A.D.A. Amiga Demoscene Archive

        Welcome guest!

  

  

  

log in with SceneID

  

Demos Amiga Demoscene Archive Forum / Coding / Optimizing + good coding habits
 Page:  1  2  »» 
Author Message
z5_
Member
#1 - Posted: 25 Apr 2007 19:01 - Edited
Reply Quote
ef3:
tst.b wipe2_timer
beq .wipe2_do
sub.b #1, wipe2_timer
rts

.wipe2_do
move.l wipe2_part,a0
moveq #0,d1
move.b (a0),d1
blt .wipe2_done
lea screen,a0
cmp.l #4,d1
blo.s .upper_half
add.l # 100*320,a0
sub.b #4,d1
.upper_half
mulu.l #80,d1
add.l d1,a0
moveq #0,d0
move.w #100-1,d6
.wipe 2_vert
move.w #2-1,d7
.wipe2_horiz
move.l d0,(a0 )+
move.l d0,(a0)+
move.l d0,(a0)+
move.l d0,(a 0)+
move.l d0,(a0)+
move.l d0,(a0)+
move.l d0,( a0)+
move.l d0,(a0)+
move.l d0,(a0)+
move.l d0, (a0)+
dbra d7,.wipe2_horiz
add.l #240,a0
dbra d 6,.wipe2_vert
move.b #20,wipe2_timer
add.l #1,wi pe2_part
.wipe2_done
rts

wip e2_timer
dc.b 0
even
wipe2_part
dc.l wipe2_scri pt
wipe2_script
dc.b 0,5,2,7,4,1,6,3,-1
even
z5_
Member
#2 - Posted: 25 Apr 2007 19:09 - Edited
Reply Quote
ok, what you see above is my attempt at a little "wipe effect" i saw in Supergroove. Basically, it wipes a 320*200 chunky screen in 8 rectangles to black (just clearing 8 rectangles of 80*100 after each other). The order how the rectangles are cleared is defined in the script.

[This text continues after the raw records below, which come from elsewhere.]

Background: an optimization exercise with open tools, aiming at small area, a short achievable clock period and few clock cycles per item. Do not read the settings as production practice.
In this exercise RTL edits were held to simulation tests only and were not proved equivalent to the original.

==> flow/design.v, too long to show whole: its modules and the start of the top module <==
// module booth_enc: 18 lines
// module booth_tree: 1708 lines
// module arima_serial_core: 323 lines
module arima_serial_core
#(
    parameter int N     = 32,
    parameter int Q     = 15,
    parameter int P_MAX = 8,
    parameter int Q_MAX = 8,
    parameter int D_MAX = 2
) (
    input  logic                         clk,
    input  logic                         rst_n,
    input  logic                         clr,
    input  logic [$clog2(P_MAX+1)-1:0]   cfg_p,
    input  logic [$clog2(Q_MAX+1)-1:0]   cfg_q,
    input  logic [$clog2(D_MAX+1)-1:0]   cfg_d,
    input  logic [P_MAX*N-1:0]           ar_coef,
    input  logic [Q_MAX*N-1:0]           ma_coef,
    input  logic signed [N-1:0]          cont,
    input  logic signed [N-1:0]          kalman_beta,
    output logic                         overflow,
    output logic                         busy,
    input  logic                         in_valid,
    output logic                         in_ready,
    input  logic signed [N-1:0]          in_data,
    output logic                         out_valid,
    input  logic                         out_ready,
    output logic signed [N-1:0]          out_data
);
  // ...
==> flow/run.sh <==
#!/bin/bash
# synth_recipe.tcl (not shown) runs the flow's synth.tcl, then flattens the netlist and writes it again
# the make line also repeats each setting of config.mk as NAME=value (left out here)
make -C /OpenROAD-flow-scripts/flow DESIGN_CONFIG=/design/flow/config.mk WORK_HOME=/design/flow/orfs CLKGATE_MAP_FILE= SYNTH_SCRIPT=/design/flow/synth_recipe.tcl finish
==> flow/config.mk <==
export PLATFORM = sky130hd
export DESIGN_NAME = arima_serial_core
export DESIGN_NICKNAME = arima_serial_core
export VERILOG_FILES = /design/flow/design.v
export SDC_FILE = /design/flow/constraint.sdc
export NUM_CORES = 4
export LEC_CHECK = 0
export ABC_CLOCK_PERIOD_IN_PS = 3500
export CAP_MARGIN = 20
export CORE_MARGIN = 2
export CORE_UTILIZATION = 40
export SETUP_SLACK_MARGIN = 0.4
export SLEW_MARGIN = 20
==> flow/constraint.sdc <==
create_clock -name core_clock -period 14.0 [get_ports {clk}]
set_input_delay 2.8000 -clock core_clock [delete_from_list [all_inputs] [get_ports {clk}]]
set_output_delay 2.8000 -clock core_clock [all_outputs]
set_load 0.01 [all_outputs]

It's a miracle but it actually works. However, experienced coders will probably have a heart attack from seeing my code. So my question: any good tips/tricks/optimizing on how to do it properly + good coding habits... In short, how would you do such an effect?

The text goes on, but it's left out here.